Reda Lemeden

Reda Lemeden

Indie Developer & Designer

Using Key Paths for Deduplicating Swift Arrays


Today I needed to remove redundant elements from a Swift array based on the value of a specific property. After some foraging, I came across this post where Antoine extends Sequence to handle the more generic case of deduplicating elements that conform to Hashable.

public extension Sequence where Iterator.Element: Hashable {
  func deduplicated() -> [Iterator.Element] {
    var seen = Set<Iterator.Element>()
    return filter { seen.insert($0).inserted }
  }
}

For my use case, I needed a bit more control over how the elements get deduplicated. Since I am only interested in comparing a single property, I resorted to key paths since they lend themselves quite well to this usage.

public extension Sequence {
  func deduplicated<T>(
    by keyPath: KeyPath<Iterator.Element, T>
  ) -> [Iterator.Element] where T: Hashable {
    var seen = [T: Iterator.Element]()

    return filter { element in
      let key = element[keyPath: keyPath]

      if seen[key] == nil {
        seen[key] = element
        return true
      } else {
        return false
      }
    }
  }
}

And here is an excerpt from the code where I am using this extension.

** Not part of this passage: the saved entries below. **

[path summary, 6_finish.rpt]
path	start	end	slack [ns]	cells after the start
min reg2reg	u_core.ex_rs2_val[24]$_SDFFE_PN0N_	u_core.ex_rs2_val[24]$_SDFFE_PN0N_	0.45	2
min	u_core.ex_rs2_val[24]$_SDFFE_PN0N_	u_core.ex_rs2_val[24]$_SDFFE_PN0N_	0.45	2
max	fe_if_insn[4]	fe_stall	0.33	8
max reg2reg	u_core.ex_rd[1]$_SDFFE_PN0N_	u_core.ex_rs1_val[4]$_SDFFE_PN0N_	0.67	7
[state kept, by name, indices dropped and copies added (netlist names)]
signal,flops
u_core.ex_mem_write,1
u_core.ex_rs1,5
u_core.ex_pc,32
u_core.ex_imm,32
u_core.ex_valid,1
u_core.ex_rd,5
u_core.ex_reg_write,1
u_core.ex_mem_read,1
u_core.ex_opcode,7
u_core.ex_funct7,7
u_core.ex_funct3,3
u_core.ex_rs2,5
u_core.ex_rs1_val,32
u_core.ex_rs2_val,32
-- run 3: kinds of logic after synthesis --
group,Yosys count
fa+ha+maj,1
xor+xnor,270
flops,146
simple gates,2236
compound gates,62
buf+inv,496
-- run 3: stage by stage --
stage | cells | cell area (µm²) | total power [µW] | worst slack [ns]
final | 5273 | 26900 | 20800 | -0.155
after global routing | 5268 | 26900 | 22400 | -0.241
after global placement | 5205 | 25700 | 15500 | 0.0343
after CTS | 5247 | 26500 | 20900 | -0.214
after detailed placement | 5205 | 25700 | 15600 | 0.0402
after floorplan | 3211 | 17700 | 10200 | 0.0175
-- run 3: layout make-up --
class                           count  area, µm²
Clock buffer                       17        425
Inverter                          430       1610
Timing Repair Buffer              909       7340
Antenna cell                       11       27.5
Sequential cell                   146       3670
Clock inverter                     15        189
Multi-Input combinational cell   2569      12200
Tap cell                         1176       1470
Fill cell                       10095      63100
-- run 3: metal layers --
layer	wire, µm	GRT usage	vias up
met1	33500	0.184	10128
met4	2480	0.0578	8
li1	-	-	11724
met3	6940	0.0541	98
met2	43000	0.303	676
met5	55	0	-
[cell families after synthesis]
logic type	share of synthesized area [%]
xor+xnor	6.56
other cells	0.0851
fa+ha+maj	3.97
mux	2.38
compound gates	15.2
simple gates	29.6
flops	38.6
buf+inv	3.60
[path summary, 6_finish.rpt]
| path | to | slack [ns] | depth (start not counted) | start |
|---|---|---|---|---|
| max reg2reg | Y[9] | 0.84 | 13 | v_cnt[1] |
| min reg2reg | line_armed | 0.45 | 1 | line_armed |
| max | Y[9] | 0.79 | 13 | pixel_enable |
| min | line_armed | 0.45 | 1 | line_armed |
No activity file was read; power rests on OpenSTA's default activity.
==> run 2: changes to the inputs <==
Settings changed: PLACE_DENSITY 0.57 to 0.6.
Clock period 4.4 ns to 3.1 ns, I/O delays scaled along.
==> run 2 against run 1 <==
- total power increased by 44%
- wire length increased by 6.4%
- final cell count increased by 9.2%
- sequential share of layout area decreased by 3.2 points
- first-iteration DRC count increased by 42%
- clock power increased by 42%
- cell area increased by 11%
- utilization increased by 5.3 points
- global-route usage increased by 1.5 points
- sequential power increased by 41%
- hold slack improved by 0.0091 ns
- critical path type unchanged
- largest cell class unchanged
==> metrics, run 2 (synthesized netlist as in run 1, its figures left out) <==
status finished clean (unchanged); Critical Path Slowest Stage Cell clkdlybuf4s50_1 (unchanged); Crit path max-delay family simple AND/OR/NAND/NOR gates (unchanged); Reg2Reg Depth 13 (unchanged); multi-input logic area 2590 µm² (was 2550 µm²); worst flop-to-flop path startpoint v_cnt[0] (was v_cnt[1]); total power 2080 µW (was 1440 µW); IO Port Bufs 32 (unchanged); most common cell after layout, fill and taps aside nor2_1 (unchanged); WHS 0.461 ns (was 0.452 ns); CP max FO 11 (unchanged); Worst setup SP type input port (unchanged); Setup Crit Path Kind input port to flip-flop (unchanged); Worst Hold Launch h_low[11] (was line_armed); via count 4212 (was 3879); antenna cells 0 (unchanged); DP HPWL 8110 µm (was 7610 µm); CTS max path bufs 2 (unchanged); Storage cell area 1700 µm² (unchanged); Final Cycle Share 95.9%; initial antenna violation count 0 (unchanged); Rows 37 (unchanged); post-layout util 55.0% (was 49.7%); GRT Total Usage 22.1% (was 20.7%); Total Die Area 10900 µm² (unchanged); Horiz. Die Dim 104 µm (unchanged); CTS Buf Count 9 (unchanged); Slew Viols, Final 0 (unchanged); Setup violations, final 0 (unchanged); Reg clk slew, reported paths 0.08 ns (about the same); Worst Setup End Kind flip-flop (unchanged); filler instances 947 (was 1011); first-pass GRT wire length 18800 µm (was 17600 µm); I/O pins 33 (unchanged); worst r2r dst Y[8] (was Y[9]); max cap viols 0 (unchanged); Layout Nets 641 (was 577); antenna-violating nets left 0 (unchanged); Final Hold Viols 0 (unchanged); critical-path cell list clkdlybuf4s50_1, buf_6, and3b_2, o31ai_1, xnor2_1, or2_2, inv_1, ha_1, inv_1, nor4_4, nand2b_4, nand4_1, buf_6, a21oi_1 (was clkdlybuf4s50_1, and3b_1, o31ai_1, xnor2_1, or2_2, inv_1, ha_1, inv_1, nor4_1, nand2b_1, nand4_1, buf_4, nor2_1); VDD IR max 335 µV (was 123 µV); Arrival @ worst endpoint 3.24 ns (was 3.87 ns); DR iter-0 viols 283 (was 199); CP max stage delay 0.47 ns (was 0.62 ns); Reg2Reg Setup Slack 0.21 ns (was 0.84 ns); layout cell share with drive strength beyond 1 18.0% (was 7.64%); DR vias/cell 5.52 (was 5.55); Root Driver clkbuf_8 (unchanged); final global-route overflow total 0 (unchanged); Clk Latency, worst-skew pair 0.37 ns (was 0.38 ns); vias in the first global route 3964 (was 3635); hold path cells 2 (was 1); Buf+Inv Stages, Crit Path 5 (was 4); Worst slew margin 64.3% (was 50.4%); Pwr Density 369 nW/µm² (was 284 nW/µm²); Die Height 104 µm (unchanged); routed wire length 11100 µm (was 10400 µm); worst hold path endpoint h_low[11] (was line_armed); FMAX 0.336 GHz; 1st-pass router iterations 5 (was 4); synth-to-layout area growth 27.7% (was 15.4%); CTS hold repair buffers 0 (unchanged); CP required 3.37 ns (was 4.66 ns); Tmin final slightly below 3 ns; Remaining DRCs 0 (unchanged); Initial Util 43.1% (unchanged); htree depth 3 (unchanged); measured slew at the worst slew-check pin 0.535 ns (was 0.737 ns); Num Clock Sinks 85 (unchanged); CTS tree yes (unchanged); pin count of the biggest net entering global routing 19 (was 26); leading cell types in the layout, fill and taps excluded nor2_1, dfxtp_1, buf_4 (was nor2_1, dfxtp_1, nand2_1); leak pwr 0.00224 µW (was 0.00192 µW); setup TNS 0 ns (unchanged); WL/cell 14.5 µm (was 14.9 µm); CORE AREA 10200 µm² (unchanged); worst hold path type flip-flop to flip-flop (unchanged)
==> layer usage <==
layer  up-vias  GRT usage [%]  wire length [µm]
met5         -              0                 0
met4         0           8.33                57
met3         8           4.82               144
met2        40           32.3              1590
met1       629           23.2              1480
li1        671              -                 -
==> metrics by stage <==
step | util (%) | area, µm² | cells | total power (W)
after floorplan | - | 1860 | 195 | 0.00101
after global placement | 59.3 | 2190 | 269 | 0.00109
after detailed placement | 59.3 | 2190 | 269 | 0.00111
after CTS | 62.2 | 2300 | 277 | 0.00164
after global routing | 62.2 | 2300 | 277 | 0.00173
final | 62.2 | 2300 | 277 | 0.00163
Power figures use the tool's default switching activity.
$ cat src/rtl/decode3_8_scan.sv
// ----------------------------------------------------------------------------
// decode3_8_scan
// 3-to-8 decoder with a held or auto-scanning index and a seven-segment view.
// Parameters:
//   DIV : scan step period in clk cycles (2 .. 2^26)
// Ports:
//   clk : clock, all state changes on the rising edge
//   rst : asynchronous active-high reset (IDLE, cur=0, divider cleared)
//   bus : decode3_8_scan_if.slave carrying en/load/code/mode/clr in and
//         y/cur/stat/hex out
// The display outputs are combinational from the registered state, the
// registered index and the live en, so a load is visible right after its edge.
// ----------------------------------------------------------------------------
module decode3_8_scan #(
    parameter int DIV = 25000000
) (
    input  logic                 clk,
    input  logic                 rst,
    decode3_8_scan_if.slave      bus
);

    localparam int CW = (DIV > 1) ? $clog2(DIV) : 1;
    localparam logic [CW-1:0] LAST = CW'(DIV - 1);

    typedef enum logic [1:0] {
        IDLE = 2'd0,
        HOLD = 2'd1,
        SCAN = 2'd2
    } state_t;

    state_t        r_state;
    logic [2:0]    r_cur;
    logic [CW-1:0] r_divCnt;

    logic          w_active;
    logic [6:0]    w_hex;

    // Control FSM and scan divider. Nothing moves while en is low. Among the
    // enabled actions clr wins, then load, then a mode change, and only an
    // undisturbed SCAN cycle counts toward the next step, so a load landing
    // on the terminal count replaces the index instead of stepping it.
    // Leaving SCAN for HOLD clears the divider so a later resume starts a
    // fresh full period.
    always_ff @(posedge clk or posedge rst) begin
        if (rst) begin
            r_state  <= IDLE;
            r_cur    <= 3'd0;
            r_divCnt <= '0;
        end else if (bus.en) begin
            if (bus.clr) begin
                r_state  <= IDLE;
                r_cur    <= 3'd0;
                r_divCnt <= '0;
            end else if (bus.load) begin
                r_state  <= bus.mode ? SCAN : HOLD;
                r_cur    <= bus.code;
                r_divCnt <= '0;
            end else begin
                case (r_state)
                    HOLD: begin
                        if (bus.mode) begin
                            r_state  <= SCAN;
                            r_divCnt <= '0;
                        end
                    end
                    SCAN: begin
                        if (!bus.mode) begin
                            r_state  <= HOLD;
                            r_divCnt <= '0;
                        end else if (r_divCnt == LAST) begin
                            r_divCnt <= '0;
                            r_cur    <= r_cur + 3'd1;
                        end else begin
                            r_divCnt <= r_divCnt + 1'b1;
                        end
                    end
                    default: begin
                        r_state <= IDLE;
                    end
                endcase
            end
        end
    end

    // Seven-segment lookup for the current index, active-low, g..a.
    always_comb begin
        w_hex = 7'b1111111;
        case (r_cur)
            3'd0: w_hex = 7'b1000000;
            3'd1: w_hex = 7'b1111001;
            3'd2: w_hex = 7'b0100100;
            3'd3: w_hex = 7'b0110000;
            3'd4: w_hex = 7'b0011001;
            3'd5: w_hex = 7'b0010010;
            3'd6: w_hex = 7'b0000010;
            3'd7: w_hex = 7'b1111000;
            default: w_hex = 7'b1111111;
        endcase
    end

    // The display is live only when enabled and a value has been loaded;
    // otherwise everything is blanked, but cur stays visible regardless.
    assign w_active = bus.en && (r_state != IDLE);
    assign bus.stat = w_active;
    assign bus.y    = w_active ? (8'b0000_0001 << r_cur) : 8'b0000_0000;
    assign bus.hex  = w_active ? w_hex : 7'b1111111;
    assign bus.cur  = r_cur;

endmodule
$ cat src/flat_wrapper.sv
// flat-port wrapper written by rule: the top's interface ports become plain ports
module decode3_8_scan_flat 
#(
    parameter int DIV = 25000000
)
  (clk, rst, bus_en, bus_load, bus_code, bus_mode, bus_clr, bus_y, bus_cur, bus_stat, bus_hex);
  decode3_8_scan_if bus_i ();
  input  logic clk;
  input  logic rst;
  input wire logic [$bits(bus_i.en)-1:0] bus_en;
  input wire logic [$bits(bus_i.load)-1:0] bus_load;
  input wire logic [$bits(bus_i.code)-1:0] bus_code;
  input wire logic [$bits(bus_i.mode)-1:0] bus_mode;
  input wire logic [$bits(bus_i.clr)-1:0] bus_clr;
  output wire logic [$bits(bus_i.y)-1:0] bus_y;
  output wire logic [$bits(bus_i.cur)-1:0] bus_cur;
  output wire logic [$bits(bus_i.stat)-1:0] bus_stat;
  output wire logic [$bits(bus_i.hex)-1:0] bus_hex;
  assign bus_i.en = bus_en;
  assign bus_i.load = bus_load;
  assign bus_i.code = bus_code;
  assign bus_i.mode = bus_mode;
  assign bus_i.clr = bus_clr;
  assign bus_y = bus_i.y;
  assign bus_cur = bus_i.cur;
  assign bus_stat = bus_i.stat;
  assign bus_hex = bus_i.hex;
  decode3_8_scan #(.DIV(DIV)) u_core (.clk(clk), .rst(rst), .bus(bus_i));
endmodule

struct Game: Codable, Hashable {
  var name: String
  var releaseDates: [Date]
  /* ... */
}

/*
  The API reponse returns a list of non-unique games separated.
  by release date, but for this view we only want a single instance.
  of each game.
*/

let games: [Game] = /* ... */
let deduplicatedGames = games.deduplicated(by: \.name)

For the name, I chose to not go with unique because it describes the elements of the sequence rather than the sequence itself. I instead took some hints from Rust’s similar-but-not-quite Vec::dedup.